|Kimberley Maher demonstrated drilling for sap. At right is Roy Churchwell, doctoral student.|
When the sap starts flowing each spring Maher collects it and drinks as much as a gallon a day. “When I drink sap I feel great,” she said. “It’s invigorating; it’s delicious and it’s good for you.”
In Asian countries, birch sap is used homeopathically to improve skin and digestion. It has been used for hundreds of thousands of years, Maher said. “Birch is an iconic figure, culturally and mythologically,” Maher said. It is associated with Venus, the goddess of love, and in Sweden, engagement rings are made of birch. “In the original Cinderella the godmother was a birch tree,” Maher said. “Magistrates in England carried birch limbs to show their power.”
With birch, the timing for tapping depends on temperature. It’s a different story with maple but for birch it requires two to three days in a row of 50-degree weather for the trees to break dormancy. Normally, the sap is flowing by the third week of April but this year it will be later.

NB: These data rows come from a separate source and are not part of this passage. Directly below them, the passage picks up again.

`src/rtl/cp0_regfile_v2.sv`:
```
// MIPS32 coprocessor-0 register file: BadVAddr, Count, Compare, Status, Cause, EPC, PRId, Config.
// Latency: MTC0/exception/ERET updates land on the next clk edge; data_o is a combinational read.
// Backpressure: none, every write and commit event is accepted in the cycle it is presented.
//
// Ports:
//   clk, rst            clock, asynchronous active-high reset
//   we_i/waddr_i/wdata_i MTC0 write port; raddr_i/data_o MFC0 read port
//   int_i               hardware interrupt levels, sampled into Cause.IP every cycle
//   excp_valid_i, excp_code_i, eret_i, pc_i, is_in_delayslot_i, badvaddr_i  commit-stage events
//   status_o, cause_o, epc_o, timer_int_o, int_req_o  state exported to the exception unit
module cp0_regfile_v2 #(
   parameter int          HW_INT_NUM   = 6,
   parameter int          TIMER_IP     = 7,
   parameter int          COUNT_DIV    = 2,
   parameter logic [31:0] PRID_VALUE   = 32'h0001_8000,
   parameter logic [31:0] CONFIG_VALUE = 32'h8000_0000
) (
   input  logic                  clk,
   input  logic                  rst,
   input  logic                  we_i,
   input  logic [4:0]            waddr_i,
   input  logic [31:0]           wdata_i,
   input  logic [4:0]            raddr_i,
   output logic [31:0]           data_o,
   input  logic [HW_INT_NUM-1:0] int_i,
   input  logic                  excp_valid_i,
   input  logic [4:0]            excp_code_i,
   input  logic                  eret_i,
   input  logic [31:0]           pc_i,
   input  logic                  is_in_delayslot_i,
   input  logic [31:0]           badvaddr_i,
   output logic [31:0]           status_o,
   output logic [31:0]           cause_o,
   output logic [31:0]           epc_o,
   output logic                  timer_int_o,
   output logic                  int_req_o
);

   localparam logic [4:0] REG_BADVADDR = 5'd8;
   localparam logic [4:0] REG_COUNT    = 5'd9;
   localparam logic [4:0] REG_COMPARE  = 5'd11;
   localparam logic [4:0] REG_STATUS   = 5'd12;
   localparam logic [4:0] REG_CAUSE    = 5'd13;
   localparam logic [4:0] REG_EPC      = 5'd14;
   localparam logic [4:0] REG_PRID     = 5'd15;
   localparam logic [4:0] REG_CONFIG   = 5'd16;

   localparam logic [31:0] STATUS_RESET = 32'h1040_0000;
   // Only IM[15:8], EXL[1] and IE[0] are software writable.
   localparam logic [31:0] STATUS_WMASK = 32'h0000_FF03;

   localparam int            PW         = (COUNT_DIV > 1) ? $clog2(COUNT_DIV) : 1;
   localparam logic [PW-1:0] PRESC_LAST = PW'(COUNT_DIV - 1);
   localparam logic [2:0]    TI_BIT     = 3'(TIMER_IP);

   logic [31:0]   count_q, compare_q, status_q, cause_q, epc_q, badvaddr_q;
   logic [PW-1:0] presc_q;
   logic          int_req_q;

   logic [31:0]   count_n, compare_n, status_n, cause_n, epc_n, badvaddr_n;
   logic [PW-1:0] presc_n;
   logic          int_req_n;

   logic          wr_count, wr_compare, wr_status, wr_cause, wr_epc, wr_badvaddr;
   logic          tick, ti_set;
   logic          bd_n, ti_n;
   logic [1:0]    sw_n;
   logic [4:0]    code_n;
   logic [5:0]    hw_n;
   logic [7:0]    ip_n;

   assign wr_count    = we_i && (waddr_i == REG_COUNT);
   assign wr_compare  = we_i && (waddr_i == REG_COMPARE);
   assign wr_status   = we_i && (waddr_i == REG_STATUS);
   assign wr_cause    = we_i && (waddr_i == REG_CAUSE);
   assign wr_epc      = we_i && (waddr_i == REG_EPC);
   assign wr_badvaddr = we_i && (waddr_i == REG_BADVADDR);

   assign tick = (presc_q == PRESC_LAST);

   always_comb begin
      count_n    = count_q;
      compare_n  = compare_q;
      status_n   = status_q;
      epc_n      = epc_q;
      badvaddr_n = badvaddr_q;
      presc_n    = presc_q;
      bd_n       = cause_q[31];
      ti_n       = cause_q[30];
      sw_n       = cause_q[9:8];
      code_n     = cause_q[6:2];
      hw_n       = '0;
      hw_n[HW_INT_NUM-1:0] = int_i;
      ti_set     = 1'b0;

      // Count: an MTC0 to Count overrides the prescaler-driven increment.
      if (wr_count) begin
         count_n = wdata_i;
         presc_n = '0;
      end else if (tick) begin
         count_n = count_q + 32'd1;
         presc_n = '0;
         ti_set  = (count_q + 32'd1 == compare_q);
      end else begin
         presc_n = presc_q + PW'(1);
      end

      // Compare write clears TI and beats a same-cycle match.
      if (wr_compare) begin
         compare_n = wdata_i;
         ti_n      = 1'b0;
      end else if (ti_set) begin
         ti_n = 1'b1;
      end

      // MTC0 first; commit events below overwrite the fields they own.
      if (wr_status)   status_n   = (status_q & ~STATUS_WMASK) | (wdata_i & STATUS_WMASK);
      if (wr_cause)    sw_n       = wdata_i[9:8];
      if (wr_epc)      epc_n      = wdata_i;
      if (wr_badvaddr) badvaddr_n = wdata_i;

      if (excp_valid_i) begin
         code_n = excp_code_i;
         // Nested exceptions keep the EPC/BD of the outermost one.
         if (!status_q[1]) begin
            epc_n = is_in_delayslot_i ? (pc_i - 32'd4) : pc_i;
            bd_n  = is_in_delayslot_i;
         end
         status_n[1] = 1'b1;
         // TLB refill/invalid/modified and address-error codes carry a faulting address.
         if (excp_code_i >= 5'd1 && excp_code_i <= 5'd5) badvaddr_n = badvaddr_i;
      end else if (eret_i) begin
         status_n[1] = 1'b0;
      end

      ip_n         = {hw_n, sw_n};
      ip_n[TI_BIT] = ip_n[TI_BIT] | ti_n;

      cause_n        = '0;
      cause_n[31]    = bd_n;
      cause_n[30]    = ti_n;
      cause_n[15:8]  = ip_n;
      cause_n[6:2]   = code_n;

      // Evaluated on the state being written this edge; suppressed right after an exception.
      int_req_n = !excp_valid_i && status_n[0] && !status_n[1] && (|(ip_n & status_n[15:8]));
   end

   always_ff @(posedge clk or posedge rst) begin
      if (rst) begin
         count_q    <= '0;
         compare_q  <= '0;
         status_q   <= STATUS_RESET;
         cause_q    <= '0;
         epc_q      <= '0;
         badvaddr_q <= '0;
         presc_q    <= '0;
         int_req_q  <= 1'b0;
      end else begin
         count_q    <= count_n;
         compare_q  <= compare_n;
         status_q   <= status_n;
         cause_q    <= cause_n;
         epc_q      <= epc_n;
         badvaddr_q <= badvaddr_n;
         presc_q    <= presc_n;
         int_req_q  <= int_req_n;
      end
   end

   always_comb begin
      data_o = '0;
      case (raddr_i)
         REG_BADVADDR: data_o = badvaddr_q;
         REG_COUNT:    data_o = count_q;
         REG_COMPARE:  data_o = compare_q;
         REG_STATUS:   data_o = status_q;
         REG_CAUSE:    data_o = cause_q;
         REG_EPC:      data_o = epc_q;
         REG_PRID:     data_o = PRID_VALUE;
         REG_CONFIG:   data_o = CONFIG_VALUE;
         default:      data_o = '0;
      endcase
   end

   assign status_o    = status_q;
   assign cause_o     = cause_q;
   assign epc_o       = epc_q;
   assign timer_int_o = cause_q[30];
   assign int_req_o   = int_req_q;

endmodule

```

While maple sap has been studied copiously, birch has not. “There is not a lot of knowledge how this tree works,” Maher said.
Birch sap is 99 percent water and 1 percent fructose and glucose sugars. Maher harvests ½ gallon to two gallons per tree each day during the tapping season and has gotten as much as five gallons per day from the best trees.
“I try to be as gentle with the trees as possible,” Maher said. If interested in harvesting sap, visit Maher’s blog for more information. She cautioned against tapping without adequate knowledge as the trees could be damaged. "Tap responsibly," she urged.
The workshops were sponsored by UAF Cooperative Extension Service and UAF's ethnobotany program. Maher is completing her doctoral studies with SNRAS.